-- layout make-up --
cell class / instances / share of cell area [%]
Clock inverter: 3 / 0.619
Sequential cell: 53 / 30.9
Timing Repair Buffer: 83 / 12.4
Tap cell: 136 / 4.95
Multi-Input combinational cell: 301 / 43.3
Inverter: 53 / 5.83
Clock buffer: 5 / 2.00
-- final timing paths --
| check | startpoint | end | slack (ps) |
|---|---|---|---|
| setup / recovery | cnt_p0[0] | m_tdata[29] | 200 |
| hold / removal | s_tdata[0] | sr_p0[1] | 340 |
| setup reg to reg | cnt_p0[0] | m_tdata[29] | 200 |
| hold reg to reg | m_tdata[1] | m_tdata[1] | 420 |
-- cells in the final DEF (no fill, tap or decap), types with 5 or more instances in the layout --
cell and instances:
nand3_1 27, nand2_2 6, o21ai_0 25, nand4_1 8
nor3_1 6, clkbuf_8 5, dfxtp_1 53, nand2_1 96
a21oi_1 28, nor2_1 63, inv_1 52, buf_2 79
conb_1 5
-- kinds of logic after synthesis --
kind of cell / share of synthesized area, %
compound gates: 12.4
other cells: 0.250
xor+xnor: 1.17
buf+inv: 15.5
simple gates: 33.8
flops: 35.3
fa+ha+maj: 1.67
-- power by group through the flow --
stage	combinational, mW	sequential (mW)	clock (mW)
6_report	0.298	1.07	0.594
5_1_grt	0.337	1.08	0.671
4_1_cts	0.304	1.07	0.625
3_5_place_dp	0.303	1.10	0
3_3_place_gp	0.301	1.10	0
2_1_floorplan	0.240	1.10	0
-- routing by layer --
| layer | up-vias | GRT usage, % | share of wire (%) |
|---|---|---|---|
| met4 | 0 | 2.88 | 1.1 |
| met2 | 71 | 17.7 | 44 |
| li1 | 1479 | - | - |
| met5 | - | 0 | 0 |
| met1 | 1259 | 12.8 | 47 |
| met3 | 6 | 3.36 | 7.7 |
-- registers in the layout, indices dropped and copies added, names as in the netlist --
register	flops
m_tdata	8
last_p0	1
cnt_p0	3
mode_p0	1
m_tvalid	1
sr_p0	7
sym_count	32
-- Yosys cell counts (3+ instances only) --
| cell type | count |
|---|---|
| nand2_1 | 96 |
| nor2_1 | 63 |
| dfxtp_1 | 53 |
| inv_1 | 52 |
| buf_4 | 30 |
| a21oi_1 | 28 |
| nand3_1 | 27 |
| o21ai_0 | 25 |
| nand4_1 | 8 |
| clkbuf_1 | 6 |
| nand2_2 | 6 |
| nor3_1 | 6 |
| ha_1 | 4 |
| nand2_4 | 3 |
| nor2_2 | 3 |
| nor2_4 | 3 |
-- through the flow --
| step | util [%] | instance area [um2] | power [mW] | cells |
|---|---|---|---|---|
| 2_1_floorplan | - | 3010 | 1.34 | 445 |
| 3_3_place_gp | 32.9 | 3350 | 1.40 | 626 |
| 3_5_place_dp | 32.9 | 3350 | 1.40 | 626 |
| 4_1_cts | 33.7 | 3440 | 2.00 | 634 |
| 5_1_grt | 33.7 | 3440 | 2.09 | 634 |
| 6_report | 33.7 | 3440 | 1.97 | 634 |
<file path="config.mk">
export PLATFORM = sky130hd
export DESIGN_NAME = box_m_sched
export DESIGN_NICKNAME = d
export VERILOG_FILES = /design/src/rtl/box_m_sched.sv
export SDC_FILE = /design/constraint.sdc
export NUM_CORES = 1
export LEC_CHECK = 0
export CAP_MARGIN = 20
export CORE_MARGIN = 3
export CORE_UTILIZATION = 34
export CTS_CLUSTER_DIAMETER = 50
export DETAILED_ROUTE_END_ITERATION = 12
export PLACE_DENSITY = 0.81
export REMOVE_ABC_BUFFERS = 1
export SYNTH_ARGS = -nofsm -noshare
export SYNTH_HDL_FRONTEND = slang
export SYNTH_SLANG_ARGS = --single-unit
</file>
<file path="constraint.sdc">
create_clock -name clk -period 2.2 [get_ports clk]
set_clock_uncertainty 0.1 [all_clocks]
set_input_delay 0.44 -clock clk [delete_from_list [all_inputs] [get_ports clk]]
set_output_delay 0.44 -clock clk [all_outputs]
set_load 0.02 [all_outputs]
</file>
<file path="src/rtl/box_m_sched.sv">
`timescale 1ns/1ps
// -----------------------------------------------------------------------------
// box_m_sched
//
// Round-robin scheduler sharing one box_master AXI write engine between
// NUM_REQ requesters. In IDLE it picks the first valid requester after the
// last one served, accepts its descriptor (req_ready pulse) and latches it.
// It then offers the descriptor on tran_valid/tran_ready (SEND) and holds
// the grant until box_master pulses burst_done (WAIT_DONE).
//
// Optional feature (macro BOX_SCHED_TIMEOUT_EN):
//   Adds a watchdog. If a grant lasts TIMEOUT cycles without completion,
//   ready_fall pulses, timeout_err sets (sticky until reset) and the
//   scheduler returns to IDLE, skipping the stuck requester next time.
//   With the macro undefined, ready_fall and timeout_err are tied low.
//
// Parameters:
//   NUM_REQ  number of requesters (2..16)
//   SLOT_W   descriptor width (contents are opaque here)
//   TIMEOUT  watchdog limit in cycles (watchdog build only)
//
// Ports:
//   clk          system clock, rising edge
//   rst_n        asynchronous active-low reset
//   req_valid    per-requester descriptor valid
//   req_slot     per-requester descriptor
//   req_ready    one-hot accept pulse to the granted requester (combinational)
//   tran_valid   descriptor valid to box_master
//   out_slot     latched descriptor to box_master in_slot
//   tran_ready   box_master accepts the descriptor
//   burst_done   one-cycle pulse: last write beat completed
//   ready_fall   one-cycle abort pulse to box_master
//   grant_id     index of the current or last grant
//   busy         high whenever the scheduler is not IDLE
//   timeout_err  sticky watchdog error flag
// -----------------------------------------------------------------------------
module box_m_sched #(
    parameter int  NUM_REQ = 4,
    parameter int  SLOT_W  = 32,
    parameter int  TIMEOUT = 1024,
    localparam int GW      = (NUM_REQ > 1) ? $clog2(NUM_REQ) : 1
) (
    input  logic                            clk,
    input  logic                            rst_n,
    input  logic [NUM_REQ-1:0]              req_valid,
    input  logic [NUM_REQ-1:0][SLOT_W-1:0]  req_slot,
    output logic [NUM_REQ-1:0]              req_ready,
    output logic                            tran_valid,
    output logic [SLOT_W-1:0]               out_slot,
    input  logic                            tran_ready,
    input  logic                            burst_done,
    output logic                            ready_fall,
    output logic [GW-1:0]                   grant_id,
    output logic                            busy,
    output logic                            timeout_err
);

    if (NUM_REQ < 2 || NUM_REQ > 16 || TIMEOUT < 2) begin : g_param_check
        $error("box_m_sched: parameter out of range");
    end

    typedef enum logic [1:0] {
        IDLE      = 2'd0,
        SEND      = 2'd1,
        WAIT_DONE = 2'd2
    } state_t;

    state_t              state_reg, state_next;
    logic [SLOT_W-1:0]   out_slot_reg, out_slot_next;
    logic [GW-1:0]       grant_id_reg, grant_id_next;
    logic [GW-1:0]       last_grant_reg, last_grant_next;

    logic                pick_found;
    logic [GW-1:0]       pick_idx;
    logic                grant_en;
    logic                timeout_fire;

    // -------------------------------------------------------------------------
    // Round-robin pick: scan from last_grant+1, wrapping modulo NUM_REQ, so
    // the requester served last has the lowest priority.
    // -------------------------------------------------------------------------
    always_comb begin
        int            cand;
        logic [GW-1:0] cand_idx;
        pick_found = 1'b0;
        pick_idx   = '0;
        cand       = 0;
        cand_idx   = '0;
        for (int off = 1; off <= NUM_REQ; off++) begin
            cand = int'(last_grant_reg) + off;
            if (cand >= NUM_REQ) begin
                cand = cand - NUM_REQ;
            end
            cand_idx = GW'(cand);
            if (!pick_found && req_valid[cand_idx]) begin
                pick_found = 1'b1;
                pick_idx   = cand_idx;
            end
        end
    end

    assign grant_en = (state_reg == IDLE) && pick_found;

    // -------------------------------------------------------------------------
    // State register
    // -------------------------------------------------------------------------
    always_ff @(posedge clk or negedge rst_n) begin
        if (!rst_n) begin
            state_reg      <= IDLE;
            out_slot_reg   <= '0;
            grant_id_reg   <= '0;
            last_grant_reg <= GW'(NUM_REQ - 1);
        end else begin
            state_reg      <= state_next;
            out_slot_reg   <= out_slot_next;
            grant_id_reg   <= grant_id_next;
            last_grant_reg <= last_grant_next;
        end
    end

    // -------------------------------------------------------------------------
    // Next-state logic
    // -------------------------------------------------------------------------
    always_comb begin
        state_next      = state_reg;
        out_slot_next   = out_slot_reg;
        grant_id_next   = grant_id_reg;
        last_grant_next = last_grant_reg;
        case (state_reg)
            IDLE: begin
                if (pick_found) begin
                    state_next    = SEND;
                    out_slot_next = req_slot[pick_idx];
                    grant_id_next = pick_idx;
                end
            end
            SEND: begin
                // tran_valid is high throughout SEND, so tran_ready alone
                // completes the handshake.
                if (tran_ready) begin
                    state_next = WAIT_DONE;
                end
            end
            WAIT_DONE: begin
                if (burst_done) begin
                    state_next      = IDLE;
                    last_grant_next = grant_id_reg;
                end
            end
            default: begin
                state_next = IDLE;
            end
        endcase
        // Watchdog abort wins over everything; the stuck requester is treated
        // as served so arbitration moves past it.
        if (timeout_fire) begin
            state_next      = IDLE;
            last_grant_next = grant_id_reg;
        end
    end

    // -------------------------------------------------------------------------
    // Outputs
    // -------------------------------------------------------------------------
    always_comb begin
        tran_valid = (state_reg == SEND);
        busy       = (state_reg != IDLE);
    end

    assign out_slot = out_slot_reg;
    assign grant_id = grant_id_reg;

    for (genvar gi = 0; gi < NUM_REQ; gi++) begin : g_req_ready
        assign req_ready[gi] = grant_en && (pick_idx == GW'(gi));
    end

`ifdef BOX_SCHED_TIMEOUT_EN
    // -------------------------------------------------------------------------
    // Watchdog. The counter is 0 in the first granted cycle, so it holds
    // TIMEOUT-1 in the TIMEOUT-th cycle. ready_fall is registered one cycle
    // early (at TIMEOUT-2) so the pulse lands in that TIMEOUT-th cycle, and
    // the FSM leaves for IDLE at the following edge.
    // -------------------------------------------------------------------------
    localparam int CW = $clog2(TIMEOUT) + 1;

    logic [CW-1:0] cnt_reg, cnt_next;
    logic          ready_fall_reg, ready_fall_next;
    logic          timeout_err_reg;
    logic          done_evt;

    assign done_evt = (state_reg == WAIT_DONE) && burst_done;

    always_comb begin
        cnt_next        = cnt_reg;
        ready_fall_next = 1'b0;
        if (grant_en) begin
            cnt_next = '0;
        end else if (state_reg != IDLE) begin
            cnt_next = cnt_reg + 1'b1;
        end
        if ((state_reg != IDLE) && !ready_fall_reg && !done_evt &&
            (cnt_reg == CW'(TIMEOUT - 2))) begin
            ready_fall_next = 1'b1;
        end
    end

    always_ff @(posedge clk or negedge rst_n) begin
        if (!rst_n) begin
            cnt_reg         <= '0;
            ready_fall_reg  <= 1'b0;
            timeout_err_reg <= 1'b0;
        end else begin
            cnt_reg         <= cnt_next;
            ready_fall_reg  <= ready_fall_next;
            timeout_err_reg <= timeout_err_reg | ready_fall_next;
        end
    end

    assign timeout_fire = ready_fall_reg;
    assign ready_fall   = ready_fall_reg;
    assign timeout_err  = timeout_err_reg;
`else
    assign timeout_fire = 1'b0;
    assign ready_fall   = 1'b0;
    assign timeout_err  = 1'b0;
`endif

endmodule

</file>
File: src/rtl/sine_dac_pkg.sv
// Shared types and helpers for the sine oscillator DAC output path.
//   state_t          : serialiser FSM states
//   frame_bits()     : total bits per SPI frame (command + data)
//   to_offset_binary : two's complement -> offset binary by MSB inversion
package sine_dac_pkg;

    typedef enum logic [1:0] {IDLE, SHIFT, TRAIL, GAP} state_t;

    function automatic int frame_bits(input int cmd_w, input int data_w);
        return cmd_w + data_w;
    endfunction

    // Works on a 64-bit container; caller truncates to its sample width.
    function automatic logic [63:0] to_offset_binary(input logic [63:0] d,
                                                     input int w,
                                                     input bit en);
        logic [63:0] msb;
        msb = 64'd1 << (w - 1);
        return en ? (d ^ msb) : d;
    endfunction

endpackage

File: src/rtl/sine_dac_spi_tx_timer.sv
// Phase timer for the SPI serialiser.
//   clk, reset_n : clock, synchronous active-low reset
//   load         : (re)start the timer this cycle
//   sel_gap      : 1 = time GAP_CYC cycles, 0 = time CLK_DIV cycles
//   done         : high during the last cycle of the timed interval
module spi_phase_timer #(
    parameter int CLK_DIV = 4,
    parameter int GAP_CYC = 4
) (
    input  logic clk,
    input  logic reset_n,
    input  logic load,
    input  logic sel_gap,
    output logic done
);

    localparam int MAXV = (CLK_DIV > GAP_CYC) ? CLK_DIV : GAP_CYC;
    localparam int TW   = (MAXV > 1) ? $clog2(MAXV + 1) : 1;

    logic [TW-1:0] cnt;
    logic          active;

    // Loaded with N-1 so that done lands on the Nth cycle after the load
    // edge, letting the FSM act and reload on the very next edge.
    always_ff @(posedge clk) begin
        if (!reset_n) begin
            cnt    <= '0;
            active <= 1'b0;
        end else if (load) begin
            cnt    <= sel_gap ? TW'(GAP_CYC - 1) : TW'(CLK_DIV - 1);
            active <= 1'b1;
        end else if (active) begin
            if (cnt == '0) active <= 1'b0;
            else           cnt    <= cnt - TW'(1);
        end
    end

    assign done = active && (cnt == '0);

endmodule

File: src/rtl/sine_dac_spi_tx.sv
// Serialises oscillator samples to a 16-bit SPI DAC (mode 0, MSB first).
// Frame = {CMD_VAL, sample}, sample optionally converted to offset binary.
//   clk, reset_n : clock, synchronous active-low reset
//   s_data/s_valid/s_ready : sample input handshake (accept = valid & ready)
//   dac_cs_n, dac_sclk, dac_mosi : SPI pins, all registered
//   busy        : frame in progress
//   overrun_cnt : saturating count of samples offered while not ready
module sine_dac_spi_tx
    import sine_dac_pkg::*;
#(
    parameter int               DATA_W     = 16,
    parameter int               CMD_W      = 8,
    parameter logic [CMD_W-1:0] CMD_VAL    = 8'h00,
    parameter int               CLK_DIV    = 4,
    parameter int               GAP_CYC    = 4,
    parameter bit               OFFSET_BIN = 1'b1,
    parameter int               CNT_W      = 8
) (
    input  logic                     clk,
    input  logic                     reset_n,
    input  logic signed [DATA_W-1:0] s_data,
    input  logic                     s_valid,
    output logic                     s_ready,
    output logic                     dac_cs_n,
    output logic                     dac_sclk,
    output logic                     dac_mosi,
    output logic                     busy,
    output logic [CNT_W-1:0]         overrun_cnt
);

    localparam int FB = frame_bits(CMD_W, DATA_W);
    localparam int IW = $clog2(FB);

    state_t        state;
    logic [FB-1:0] shreg;
    logic [FB-1:0] word;
    logic [IW-1:0] bit_idx;
    logic          accept, drop;
    logic          t_load, t_gap, t_done;

    assign word   = {CMD_VAL, DATA_W'(to_offset_binary(64'(s_data), DATA_W, OFFSET_BIN))};
    assign accept = s_valid && s_ready;
    assign drop   = s_valid && !s_ready;

    // Every phase boundary restarts the timer; only TRAIL->GAP uses GAP_CYC.
    always_comb begin
        t_load = 1'b0;
        t_gap  = 1'b0;
        case (state)
            IDLE:  t_load = accept;
            SHIFT: t_load = t_done;
            TRAIL: begin
                t_load = t_done;
                t_gap  = 1'b1;
            end
            default: ;
        endcase
    end

    spi_phase_timer #(
        .CLK_DIV (CLK_DIV),
        .GAP_CYC (GAP_CYC)
    ) u_timer (
        .clk     (clk),
        .reset_n (reset_n),
        .load    (t_load),
        .sel_gap (t_gap),
        .done    (t_done)
    );

    always_ff @(posedge clk) begin
        if (!reset_n) begin
            state       <= IDLE;
            dac_cs_n    <= 1'b1;
            dac_sclk    <= 1'b0;
            dac_mosi    <= 1'b0;
            s_ready     <= 1'b1;
            busy        <= 1'b0;
            overrun_cnt <= '0;
            shreg       <= '0;
            bit_idx     <= '0;
        end else begin
            if (drop && overrun_cnt != '1)
                overrun_cnt <= overrun_cnt + CNT_W'(1);

            case (state)
                IDLE: begin
                    if (accept) begin
                        shreg    <= word;
                        dac_mosi <= word[FB-1];
                        dac_cs_n <= 1'b0;
                        s_ready  <= 1'b0;
                        busy     <= 1'b1;
                        bit_idx  <= IW'(FB - 1);
                        state    <= SHIFT;
                    end
                end
                SHIFT: begin
                    if (t_done) begin
                        if (!dac_sclk) begin
                            dac_sclk <= 1'b1;
                        end else begin
                            // End of a high phase: next low phase starts,
                            // which is the only point mosi may change.
                            dac_sclk <= 1'b0;
                            if (bit_idx == '0) begin
                                state <= TRAIL;
                            end else begin
                                bit_idx  <= bit_idx - IW'(1);
                                shreg    <= {shreg[FB-2:0], 1'b0};
                                dac_mosi <= shreg[FB-2];
                            end
                        end
                    end
                end
                TRAIL: begin
                    if (t_done) begin
                        dac_cs_n <= 1'b1;
                        dac_mosi <= 1'b0;
                        state    <= GAP;
                    end
                end
                GAP: begin
                    if (t_done) begin
                        s_ready <= 1'b1;
                        busy    <= 1'b0;
                        state   <= IDLE;
                    end
                end
                default: state <= IDLE;
            endcase
        end
    end

endmodule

□ □ □

**How to complete this task**
Starting at the line above that contains "m_tdata[1] | 420 |", write out each line exactly until the line that contains "-- power by" has been written, and stop there.

**Written solution**
| hold reg to reg | m_tdata[1] | m_tdata[1] | 420 |
-- cells in the final DEF (no fill, tap or decap), types with 5 or more instances in the layout --
cell and instances:
nand3_1 27, nand2_2 6, o21ai_0 25, nand4_1 8
nor3_1 6, clkbuf_8 5, dfxtp_1 53, nand2_1 96
a21oi_1 28, nor2_1 63, inv_1 52, buf_2 79
conb_1 5
-- kinds of logic after synthesis --
kind of cell / share of synthesized area, %
compound gates: 12.4
other cells: 0.250
xor+xnor: 1.17
buf+inv: 15.5
simple gates: 33.8
flops: 35.3
fa+ha+maj: 1.67
-- power by group through the flow --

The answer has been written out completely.